More user-friendly JS interface is available, see `web\src\js\search-webui`.

### Update job

Data indices, which are used by HTTP interface to provide search and suggestion functionality, are updated through Perl update job. Source code is to find in the `updatejob-perl` directory.

## Setup & configuration
### Requirements

Following software is required to run the HTTP server:
* **JDK1.8**
* **MySQL**5.5+
* *Gradle* \*

\* Gradle can be automatically installed via Gradle Wrapper, that is:

Linux:
```bash
ensembl-ftp-search~$ ./gradlew
```

Windows:
```cmd
ensembl-ftp-search> exec gradlew.bat

```

Javascript user interface was built using *React* libraries and is therefore dependent on **Node** and `npm`.

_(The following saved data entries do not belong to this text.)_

===== src/rtl/stlf_pkg.sv =====
package stlf_pkg;
  localparam int KIND_W  = 5;
  localparam int K_FWD   = 0;
  localparam int K_STALL = 1;
  localparam int K_UNC   = 2;
  localparam int K_MEM   = 3;
  localparam int K_BLK   = 4;

  function automatic logic [KIND_W-1:0] kind_bit(input int pos);
    return KIND_W'(1) << pos;
  endfunction
endpackage


===== src/rtl/stlf_span_cmp.sv =====
module stlf_span_cmp #(
  parameter int AW  = 16,
  parameter int SZW = 4
) (
  input  logic [AW-1:0]  ld_addr,
  input  logic [SZW-1:0] ld_size,
  input  logic [AW-1:0]  st_addr,
  input  logic [SZW-1:0] st_size,
  output logic           full,
  output logic           part
);
  localparam int EW = AW + 1;

  logic [EW-1:0] ld_lo, ld_hi, st_lo, st_hi;
  logic          overlap;

  // one extra bit so that the end of a range never wraps
  assign ld_lo = {1'b0, ld_addr};
  assign st_lo = {1'b0, st_addr};
  assign ld_hi = ld_lo + EW'(ld_size);
  assign st_hi = st_lo + EW'(st_size);

  assign full    = (ld_lo >= st_lo) && (ld_hi <= st_hi);
  assign overlap = (ld_lo < st_hi) && (ld_hi > st_lo);
  assign part    = overlap && !full;
endmodule


===== src/rtl/stlf_age_scan.sv =====
module stlf_age_scan #(
  parameter int DEPTH = 8,
  parameter int IW    = $clog2(DEPTH)
) (
  input  logic [IW-1:0]    start_idx,
  input  logic [IW-1:0]    wb_idx,
  input  logic [DEPTH-1:0] live,
  input  logic [DEPTH-1:0] full,
  input  logic [DEPTH-1:0] part,
  input  logic [DEPTH-1:0] done,
  output logic             hit,
  output logic             hit_full,
  output logic [IW-1:0]    hit_idx
);
  logic [IW-1:0]    span;
  logic [IW-1:0]    slot [DEPTH];
  logic [DEPTH-1:0] cand;

  assign span = start_idx - wb_idx;

  // age position k holds the k-th store older than the load
  for (genvar k = 0; k < DEPTH; k++) begin : g_age
    assign slot[k] = start_idx - IW'(k + 1);
    assign cand[k] = (IW'(k) < span) && live[slot[k]] &&
                     (full[slot[k]] || (part[slot[k]] && !done[slot[k]]));
  end

  // youngest qualifying position wins: lowest k assigned last
  always_comb begin
    hit      = 1'b0;
    hit_full = 1'b0;
    hit_idx  = '0;
    for (int k = DEPTH - 1; k >= 0; k--) begin
      if (cand[k]) begin
        hit      = 1'b1;
        hit_full = full[slot[k]];
        hit_idx  = slot[k];
      end
    end
  end
endmodule


===== src/rtl/stlf_track.sv =====
module stlf_track #(
  parameter int SEQ_W = 8,
  parameter int LQW   = 3
) (
  input  logic             clk,
  input  logic             rst_n,
  input  logic             stall_req,
  input  logic [SEQ_W-1:0] stall_ld_seq,
  input  logic [LQW-1:0]   stall_ld_idx,
  input  logic [SEQ_W-1:0] stall_st_seq,
  input  logic             wb_done,
  input  logic [SEQ_W-1:0] wb_seq,
  input  logic             blk_req,
  input  logic [SEQ_W-1:0] blk_ld_seq,
  input  logic             blk_clear,
  output logic             stall_active,
  output logic [SEQ_W-1:0] stall_store_seq,
  output logic [LQW-1:0]   stall_load_idx,
  output logic [SEQ_W-1:0] stall_load_seq,
  output logic             blk_active,
  output logic [SEQ_W-1:0] blk_seq
);
  logic stall_clr, stall_pend, stall_take;
  logic blk_pend, blk_take;

  assign stall_clr  = stall_active && wb_done && (wb_seq == stall_store_seq);
  assign stall_pend = stall_active && !stall_clr;
  assign stall_take = stall_req && (!stall_pend || (stall_ld_seq < stall_load_seq));

  assign blk_pend = blk_active && !blk_clear;
  assign blk_take = blk_req && (!blk_pend || (blk_ld_seq < blk_seq));

  always_ff @(posedge clk) begin
    if (!rst_n) begin
      stall_active    <= 1'b0;
      stall_store_seq <= '0;
      stall_load_idx  <= '0;
      stall_load_seq  <= '0;
    end else if (stall_take) begin
      stall_active    <= 1'b1;
      stall_store_seq <= stall_st_seq;
      stall_load_idx  <= stall_ld_idx;
      stall_load_seq  <= stall_ld_seq;
    end else begin
      stall_active    <= stall_pend;
    end
  end

  always_ff @(posedge clk) begin
    if (!rst_n) begin
      blk_active <= 1'b0;
      blk_seq    <= '0;
    end else if (blk_take) begin
      blk_active <= 1'b1;
      blk_seq    <= blk_ld_seq;
    end else begin
      blk_active <= blk_pend;
    end
  end


  stall_age_chk: assert property (@(posedge clk) disable iff (!rst_n)
    (stall_active && !stall_clr) |=> (stall_active && (stall_load_seq <= $past(stall_load_seq))));


  stall_release_chk: assert property (@(posedge clk) disable iff (!rst_n)
    (stall_active && wb_done && (wb_seq == stall_store_seq) && !stall_req) |=> !stall_active);


  blk_age_chk: assert property (@(posedge clk) disable iff (!rst_n)
    (blk_active && !blk_clear) |=> (blk_active && (blk_seq <= $past(blk_seq))));
endmodule


===== src/rtl/stlf_check.sv =====
module stlf_check
  import stlf_pkg::*;
#(
  parameter int SQ_DEPTH = 8,
  parameter int LQ_DEPTH = 8,
  parameter int AW       = 16,
  parameter int DW       = 64,
  parameter int SEQ_W    = 8,
  parameter int SQW      = $clog2(SQ_DEPTH),
  parameter int LQW      = $clog2(LQ_DEPTH),
  parameter int SZW      = $clog2(DW / 8) + 1
) (
  input  logic                      clk,
  input  logic                      rst_n,
  input  logic                      req_valid,
  output logic                      req_ready,
  input  logic [AW-1:0]             req_addr,
  input  logic [SZW-1:0]            req_size,
  input  logic [SQW-1:0]            req_sq_idx,
  input  logic [LQW-1:0]            req_lq_idx,
  input  logic [SEQ_W-1:0]          req_seq,
  input  logic                      req_uncached,
  input  logic                      req_at_commit,
  input  logic [LQW-1:0]            lq_head,
  input  logic [SQW-1:0]            sq_wb_idx,
  input  logic                      cache_blocked,
  input  logic [SQ_DEPTH*AW-1:0]    sq_addr,
  input  logic [SQ_DEPTH*SZW-1:0]   sq_size,
  input  logic [SQ_DEPTH*DW-1:0]    sq_data,
  input  logic [SQ_DEPTH-1:0]       sq_done,
  input  logic [SQ_DEPTH*SEQ_W-1:0] sq_seq,
  input  logic                      wb_done,
  input  logic [SEQ_W-1:0]          wb_seq,
  input  logic                      blk_clear,
  output logic                      res_valid,
  input  logic                      res_ready,
  output logic [KIND_W-1:0]         res_kind,
  output logic [DW-1:0]             res_data,
  output logic [LQW-1:0]            res_lq_idx,
  output logic [SQW-1:0]            res_sq_idx,
  output logic                      stall_active,
  output logic [SEQ_W-1:0]          stall_store_seq,
  output logic [LQW-1:0]            stall_load_idx,
  output logic [SEQ_W-1:0]          stall_load_seq,
  output logic                      blk_active,
  output logic [SEQ_W-1:0]          blk_seq
);
  localparam int DB = DW / 8;
  localparam int OW = $clog2(DB);

  logic [AW-1:0]    st_addr [SQ_DEPTH];
  logic [SZW-1:0]   st_size [SQ_DEPTH];
  logic [DW-1:0]    st_data [SQ_DEPTH];
  logic [SEQ_W-1:0] st_seq  [SQ_DEPTH];
  logic [SQ_DEPTH-1:0] ent_live, ent_full, ent_part;

  for (genvar i = 0; i < SQ_DEPTH; i++) begin : g_ent
    assign st_addr[i]  = sq_addr[i*AW +: AW];
    assign st_size[i]  = sq_size[i*SZW +: SZW];
    assign st_data[i]  = sq_data[i*DW +: DW];
    assign st_seq[i]   = sq_seq[i*SEQ_W +: SEQ_W];
    assign ent_live[i] = (st_size[i] != '0);

    stlf_span_cmp #(.AW(AW), .SZW(SZW)) u_cmp (
      .ld_addr (req_addr),
      .ld_size (req_size),
      .st_addr (st_addr[i]),
      .st_size (st_size[i]),
      .full    (ent_full[i]),
      .part    (ent_part[i])
    );
  end

  logic           hit, hit_full;
  logic [SQW-1:0] hit_idx;

  stlf_age_scan #(.DEPTH(SQ_DEPTH), .IW(SQW)) u_scan (
    .start_idx (req_sq_idx),
    .wb_idx    (sq_wb_idx),
    .live      (ent_live),
    .full      (ent_full),
    .part      (ent_part),
    .done      (sq_done),
    .hit       (hit),
    .hit_full  (hit_full),
    .hit_idx   (hit_idx)
  );

  // request acceptance and the uncacheable gate
  logic acc, unc_hold;
  assign req_ready = !res_valid || res_ready;
  assign acc       = req_valid && req_ready;
  assign unc_hold  = req_uncached && !((req_lq_idx == lq_head) && req_at_commit);

  // forwarded data: align to the load offset inside the store, trim to load size
  logic [SZW-1:0] hit_size;
  logic [OW-1:0]  byte_off;
  logic [DW-1:0]  shifted, fwd_data;

  assign hit_size = st_size[hit_idx];
  assign byte_off = req_addr[OW-1:0] & (hit_size[OW-1:0] - OW'(1));
  assign shifted  = st_data[hit_idx] >> {byte_off, 3'b000};

  always_comb begin
    for (int b = 0; b < DB; b++) begin
      fwd_data[b*8 +: 8] = (b < int'(req_size)) ? shifted[b*8 +: 8] : 8'h00;
    end
  end

  logic [KIND_W-1:0] kind_nx;
  always_comb begin
    if (unc_hold)                kind_nx = kind_bit(K_UNC);
    else if (hit && hit_full)    kind_nx = kind_bit(K_FWD);
    else if (hit)                kind_nx = kind_bit(K_STALL);
    else if (cache_blocked)      kind_nx = kind_bit(K_BLK);
    else                         kind_nx = kind_bit(K_MEM);
  end

  // output stage
  always_ff @(posedge clk) begin
    if (!rst_n) begin
      res_valid  <= 1'b0;
      res_kind   <= '0;
      res_data   <= '0;
      res_lq_idx <= '0;
      res_sq_idx <= '0;
    end else if (acc) begin
      res_valid  <= 1'b1;
      res_kind   <= kind_nx;
      res_data   <= (!unc_hold && hit && hit_full) ? fwd_data : '0;
      res_lq_idx <= req_lq_idx;
      res_sq_idx <= (!unc_hold && hit) ? hit_idx : '0;
    end else if (res_ready) begin
      res_valid  <= 1'b0;
    end
  end

  logic stall_req, blk_req;
  assign stall_req = acc && !unc_hold && hit && !hit_full;
  assign blk_req   = acc && !unc_hold && !hit && cache_blocked;

  stlf_track #(.SEQ_W(SEQ_W), .LQW(LQW)) u_track (
    .clk             (clk),
    .rst_n           (rst_n),
    .stall_req       (stall_req),
    .stall_ld_seq    (req_seq),
    .stall_ld_idx    (req_lq_idx),
    .stall_st_seq    (st_seq[hit_idx]),
    .wb_done         (wb_done),
    .wb_seq          (wb_seq),
    .blk_req         (blk_req),
    .blk_ld_seq      (req_seq),
    .blk_clear       (blk_clear),
    .stall_active    (stall_active),
    .stall_store_seq (stall_store_seq),
    .stall_load_idx  (stall_load_idx),
    .stall_load_seq  (stall_load_seq),
    .blk_active      (blk_active),
    .blk_seq         (blk_seq)
  );


  kind_onehot_chk: assert property (@(posedge clk) disable iff (!rst_n)
    res_valid |-> ($countones(res_kind) == 1));


  res_hold_chk: assert property (@(posedge clk) disable iff (!rst_n)
    (res_valid && !res_ready) |=> (res_valid && $stable(res_kind) && $stable(res_data) && $stable(res_lq_idx)));


  unc_blk_keep_chk: assert property (@(posedge clk) disable iff (!rst_n)
    (acc && unc_hold && !blk_clear) |=> (blk_active == $past(blk_active)));


  unc_stall_keep_chk: assert property (@(posedge clk) disable iff (!rst_n)
    (acc && unc_hold && !wb_done) |=> (stall_active == $past(stall_active)));
endmodule


===== config.mk =====
export PLATFORM = sky130hd
export DESIGN_NAME = stlf_check
export DESIGN_NICKNAME = d
export VERILOG_FILES = /design/src/rtl/stlf_pkg.sv /design/src/rtl/stlf_span_cmp.sv /design/src/rtl/stlf_age_scan.sv /design/src/rtl/stlf_track.sv /design/src/rtl/stlf_check.sv
export SDC_FILE = /design/constraint.sdc
export NUM_CORES = 2
export LEC_CHECK = 0
export ABC_AREA = 1
export BUFFER_PORTS_ARGS = -buffer_cell sky130_fd_sc_hd__buf_2
export CORE_AREA = 2 2 358 360
export CTS_CLUSTER_SIZE = 40
export DETAILED_ROUTE_END_ITERATION = 16
export DIE_AREA = 0 0 360 362
export SYNTH_ARGS = -nofsm -noshare
export SYNTH_HDL_FRONTEND = slang
export SYNTH_SLANG_ARGS = --single-unit

===== constraint.sdc =====
create_clock -name clk -period 7.15 [get_ports clk]
set_input_delay 0.715 -clock clk [delete_from_list [all_inputs] [get_ports clk]]
set_output_delay 0.715 -clock clk [all_outputs]
set_load 0.05 [all_outputs]

# After elaboration in Yosys (flattened, before gate mapping)
# Cells that the tools add are included.
# totals
out_inout_bits,106
word_cells,318
regBits,105
# op_classes
n_bitwise,2
eq_ne,2
reduce_logical,110
shifts,1
magnitude_cmp,59
add_sub_neg,18
mux,115
# ops
cell,n
$bmux 64 s3,1
$mux 64,3
$add 16x4->17,9
$gt 17x16->1,8
$le 17x17->1,8
$lt 16x17->1,8
$ge 16x16->1,8
$bmux 1 s3,32
$mux 8,10
$logic_and 1x1->1,65
$shr 64x6->64,1
$mux 1,52
$mux 3,11
$lt 3x4->1 const B,8
$reduce_bool 4->1,8
$logic_not 1->1,25
$bmux 8 s3,1
$mux 5,4
$lt 3x4->1 const A,4
$lt 8x8->1,2
$bmux 4 s3,1
$lt 3x3->1 const A,4
$sub 3x3->3 const B,4
$logic_or 1x1->1,11
other kinds (13),19

# Longest topological paths before layout
# depth
ltp_word,27
mapped_depth,54

# Cells and area by module
# Synthesis repeated with hierarchy kept, for this count alone.
# hier_totals
hier_cells,5753
area_unflattened_um2,33493.4
# by_module_without_submodules
mod,cells_per_inst,seq_area_each_um2,area_per_inst_um2,instances
stlf_span_cmp (g_ent[2].u_cmp ...),369,0.0,2414.8,6
stlf_check,2086,1521.5,10314.9,1
stlf_span_cmp (g_ent[0].u_cmp ...),390,0.0,2451.1,2
stlf_age_scan,387,0.0,1929.4,1
stlf_track,286,580.6,1858.0,1

# Worst setup path before layout
# OpenSTA, ideal clock, no wires.
# synth_timing
path_kind,input-to-reg
startpoint,input port req_addr[0]
endpoint,register res_data[10]
setup_ps,70
required_time_ps,7080
arrival_time_ps,7049
path_slack_ps,31
n_path_buf,6
stages,45
cell_sequence,ha_1 fa_1 nand3_1 nand3_1 nand2_2 nor2_4 nand3_1 nor2_1 xor2_1 ha_1 nand2_1 nor2_1 nor3b_1 nand4_1 nand3_1 nand2_1 nand2_1 inv_2 [9 not listed] nand2_4 nand2_4 buf_6 buf_4 buf_2 buf_2 nand2_1 a31oi_1 a32o_1 inv_1 ha_1 nor2_1 clkbuf_1 clkbuf_1 nand3_1 nand3_1 nand3_1 a21oi_1
# synth_via
elab_chain_len,27
# synth_rtl
item,line,rtl
"start, declared",stlf_check.sv:17,"input logic [AW-1:0] req_addr,"
$add 16x4->17,stlf_span_cmp.sv:20,assign ld_hi = ld_lo + EW'(ld_size);
$le 17x17->1,stlf_span_cmp.sv:23,assign full = (ld_lo >= st_lo) && (ld_hi <= st_hi);
$logic_and 1x1->1,stlf_span_cmp.sv:23,
$logic_not 1->1,stlf_span_cmp.sv:25,assign part = overlap && !full;
$logic_and 1x1->1,stlf_span_cmp.sv:25,
$bmux 1 s3,stlf_age_scan.sv:25,(full[slot[k]] || (part[slot[k]] && !done[slot[k]]));
$mux 1 (not written as such),stlf_age_scan.sv:25,
$logic_and 1x1->1,stlf_age_scan.sv:25,
[10 not listed],-,
$not 3->4 (not written as such),"stlf_check.sv:100, stlf_check.sv:102",
$bmux 4 s3,stlf_check.sv:100,assign hit_size = st_size[hit_idx];
$mux 3 (not written as such) (2 in series),stlf_check.sv:100,
$sub 3x1->3,stlf_check.sv:101,assign byte_off = req_addr[OW-1:0] & (hit_size[OW-1:0] - OW'(1));
$and 3x3->3,stlf_check.sv:101,
$shr 64x6->64,stlf_check.sv:102,"assign shifted = st_data[hit_idx] >> {byte_off, 3'b000};"
$mux 8,stlf_check.sv:106,fwd_data[b*8 +: 8] = (b < int'(req_size)) ? shifted[b*8 +: 8] : 8'h00;
$mux 64 (*),stlf_check.sv:130,res_data <= (!unc_hold && hit && hit_full) ? fwd_data : '0;
"end signal, assigned",stlf_check.sv:130,
"end, declared",stlf_check.sv:38,"output logic [DW-1:0] res_data,"
# Every way passes the cells marked *; elsewhere a longest branch is shown, timed or not. The select of a mux whose other input is x is not followed.
# A chain may end at the register's enable or synchronous reset.

# Final worst setup path
# layout_timing
startpoint,input port req_addr[1]
endpoint,register res_data[41]
# Same word-level chain as after synthesis.

==> key figures <==
Outcome
  – Status: finished, final reports clean

Finish
  – Finished layout cell area: about 40000 um2
  – FILL cells: 14300
  – Synth-to-layout area growth: 35.6%
  – Share of layout cells above drive strength 1: 0.243
  – Fin util: 0.317
  – Final-stage net count: 7564
  – Final cell count without fillers: about 8000

Detailed routing
  – Antenna viol nets, final: 0
  – DR WL met2: around 90 mm
  – Via density: just over 5
  – Metal3 WL: between 10 and 15 mm
  – WL met1: about 76 mm
  – DR vias: 40800
  – Drt drc: 0
  – Final routed wire length divided by cell count: about 25 um
  – Drt first pass iters: 5
  – Total Routed Length: roughly 200 mm
  – 1st-iter DRT viols: roughly 3600
  – Top layer in use: met5

Setup path
  – CP Max Fanout: 37
  – Data arrival, critical path: 7.12 ns
  – Setup slack, reg-to-reg: 4.16 ns
  – Worst reg2reg path depth: 16
  – CP peak stage delay: about 0.5 ns
  – CP endpoint kind: flip-flop
  – Startpoint types: input port
  – WP data required: 7.46 ns
  – Slowest cell on crit path: fa_1
  – FF-to-FF End: res_data[53]
  – Worst setup path class: input port to flip-flop
  – Worst reg2reg path startpoint: res_valid
  – Crit path top cell by count: nand2_1

Timing
  – Worst setup margin: 0.340 ns
  – Final min period: ~6.8 ns
  – Hold Fails Final Rpt: 0
  – Worst Tran Pin Value: about 0.96 ns
  – Final setup violation count: 0
  – Max Slew Vio Count: 0
  – Relative max-transition margin: 0.353
  – Clock Skew: about 0.016 ns
  – Final cycle utilization of the critical path: 0.952
  – Fmax: 147 MHz
  – Setup repair after global routing missed its margin: yes

Logic synthesis
  – Library cells used by synthesis: 56
  – Register bit total from synthesis: ~110
  – Dominant cells by area after synthesis: ha_1 (24%), nand2_1 (16%), a21oi_1 (9.6%), nand3_1 (9.3%), dfxtp_1 (7.1%)
  – Synthesized instance count: 5041
  – Top-area cell type share of the netlist area: 0.239
  – Netlist Area Pre-Place: between 20000 and 30000 um2
  – Ys Warns: 0
  – Sequential fraction of the synthesis area: 0.0709
  – EDFF count, synth: 0
  – Top cell type by total area after synthesis: ha_1
  – Synth Flop Type: dfxtp_1
  – Syn Area/Cell: around 5.9 um2
  – Syn_nets: 6418
  – Async SR Flop Fraction: 0

Floorplan
  – Ports: approximately 910
  – Core area: roughly 130000 um2
  – Row count: 131
  – Chip height: approximately 360 um
  – Die X: around 360 um
  – Initial Util: 0.234
  – Die ar.: 130000 um2

Clocking
  – Max Root-Sink Buffers: 2
  – CTS tree: done
  – # clock sinks: between 100 and 150
  – Clock Latency Late Sink: about 0.40 ns
  – Hold buffer count at CTS: 0
  – Worst-path clk slew: ~0.080 ns
  – Root Driver: clkbuf_16
  – CTS H-tree depth: 3
  – CTS Buf Count: 9

Place
  – GPL Wtd Cong: roughly 1
  – Placement Cell Area: between 30000 and 40000 um2
  – Final HPWL DP: about 170 mm
  – Port buffer count: just over 900
  – Placed Cells: 7825
  – Placement Setup Slack: -0.522 ns

Power
  – Switching power: 5.80 mW
  – Flop pwr share: 0.072
  – Pwr/cell area: 240 nW/um2
  – Total power: about 9.6 mW
  – Switching portion of total power: 0.602
  – Leak: roughly 21 nW
  – Max IR drop VDD: about 0.19 mV
  – Combinational share of power: 0.865
  – Cell internal pwr: roughly 3.8 mW
  – Clk pwr share: 0.062

Hold path
  – Hold Path End: u_track.stall_load_idx[2]
  – Hold path cells: 2
  – Hold_sp: u_track.stall_load_idx[2]
  – Hold WC Path Type: flip-flop to flip-flop

GRT
  – Total grt overflow: 0
  – First-pass GRT wire length: 270 mm
  – Initial antenna violation count: about 120
  – Vias in the first global route: ~38000
  – Largest net degree at the start of global routing: 76
  – Gr usage total: 0.286

Run
  – Max Cap Viol: 0
routing by layer:
| layer | track usage | vias up |
|---|---|---|
| li1 | - | 19500 |
| met1 | 0.329 | 18800 |
| met2 | 0.479 | 1886 |
| met3 | 0.0543 | 485 |
| met4 | 0.195 | 56 |
| met5 | 0 | - |
worst max path at each step:
stage / start / to / cells past startpoint
floorplan: req_addr[0] / res_data[10] / 45
global placement: req_size[2] / res_data[24] / 49
detailed placement: req_size[2] / res_data[24] / 49
CTS: req_size[2] / res_data[19] / 48
global route: req_size[2] / res_data[59] / 53
finish: req_addr[1] / res_data[41] / 44
cells in the final DEF (no fill, tap or decap), types with 18 or more instances in the layout:
cell type / netlist / routed
o21ai_0: 200 / 195
nand3b_1: 58 / 58
nand2_2: 12 / 24
buf_12: 0 / 51
o211ai_1: 24 / 24
nand4_1: 84 / 84
ha_1: 566 / 565
a21oi_1: 566 / 556
nand3_1: 550 / 535
nand3_2: 3 / 18
nand2_1: 1292 / 1275
diode_2: 0 / 68
nor3_1: 73 / 61
buf_2: 79 / 906
xor2_1: 104 / 102
dfxtp_1: 105 / 105
nor2_1: 426 / 417
inv_1: 447 / 444
xnor2_1: 19 / 19
buf_4: 14 / 383
o21ai_1: 139 / 138
synthesized netlist by cell type, drive strengths merged, types with 9 or more instances:
master,number
nor3,79
xnor2,19
clkbuf,98
o21a,13
o211ai,24
a32o,9
dfxtp,105
a211oi,16
xor2,104
ha,566
a21o,10
nor2,438
buf,121
a31oi,13
o21ai,339
inv,457
nand3b,58
nand2,1308
nand4,85
a21oi,571
nor4,16
fa,10
nand3,553
metrics by stage:
stage          TNS [ns]  hold slack [ns]
5_1_grt          -0.172            0.472
4_1_cts               0            0.451
6_report              0            0.451
3_5_place_dp     -22.26            0.438
2_1_floorplan         0            0.661
3_3_place_gp     -18.34            0.437
power by group through the flow:
stage / Sequential [mW] / Combinational, mW / Clock (mW)
detailed placement: 0.708 / 8.07 / 0
global placement: 0.707 / 8.06 / 0
CTS: 0.694 / 8.11 / 0.604
finish: 0.697 / 8.34 / 0.601
floorplan: 0.903 / 4.31 / 0
global route: 0.700 / 9.04 / 0.627
final cells by class:
class	count	area [um2]	share of cell area
multi-input combinational	4258	25200	0.626
timing repair buffer	1354	8630	0.215
sequential	105	2100	0.0523
tap	1662	2080	0.0517
inverter	459	1730	0.0431
clock buffer	9	225	0.00560
antenna	68	170	0.00423
clock inverter	7	114	0.00283
worst max-delay path, delay by kind of cell:
family                     cells  cell delay (ns)
and+or+nand+nor               25             2.65
buffers and inverters         11             1.76
AOI/OAI and AO/OA              6             1.10
adders and majority gates      2             0.82
sequential cells by signal, summed over array words and instances (netlist names), 3 cells and up:
signal,count
res_data,64
u_track.blk_seq,8
u_track.stall_load_seq,8
u_track.stall_store_seq,8
res_kind,5
res_lq_idx,3
res_sq_idx,3
u_track.stall_load_idx,3
kinds of logic (layout without fill, tap and decap cells):
group	Yosys count	count (layout)	share of synthesized area
compound gates	1008	1008	0.180
xor+xnor	123	123	0.0363
fa+ha+maj	576	576	0.246
buf+inv	678	1829	0.0941
flops	105	105	0.0709
mux	5	5	0.00169
other cells	0	68	0
simple gates	2546	2546	0.372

Update job requires *Perl 5.24+* to run.

### Configuration

Spring Boot application is configured using `main/resources/application.properties` file in the Java sources root **or** passing the command line arguments, e. g. `java -jar build/libs/ensembl-ftp-search-XXXXX.jar --server.port 9988`. See [Spring documentation] for a comprehensive list of Spring Boot options available.
Please _pay special attention_ to the `spring.datasource` group values, as they should point to **running and accessible
MySQL database**. Without it, the application won't be able to start.

[Spring documentation]: https://docs.spring.io/spring-boot/docs/current/reference/html/common-application-properties.html

### Startup

HTTP server is started with `./gradlew bootRun` (or `gradle bootRun` if you already have Gradle) command.

### Logging

HTTP server logs into the command line from which it was started.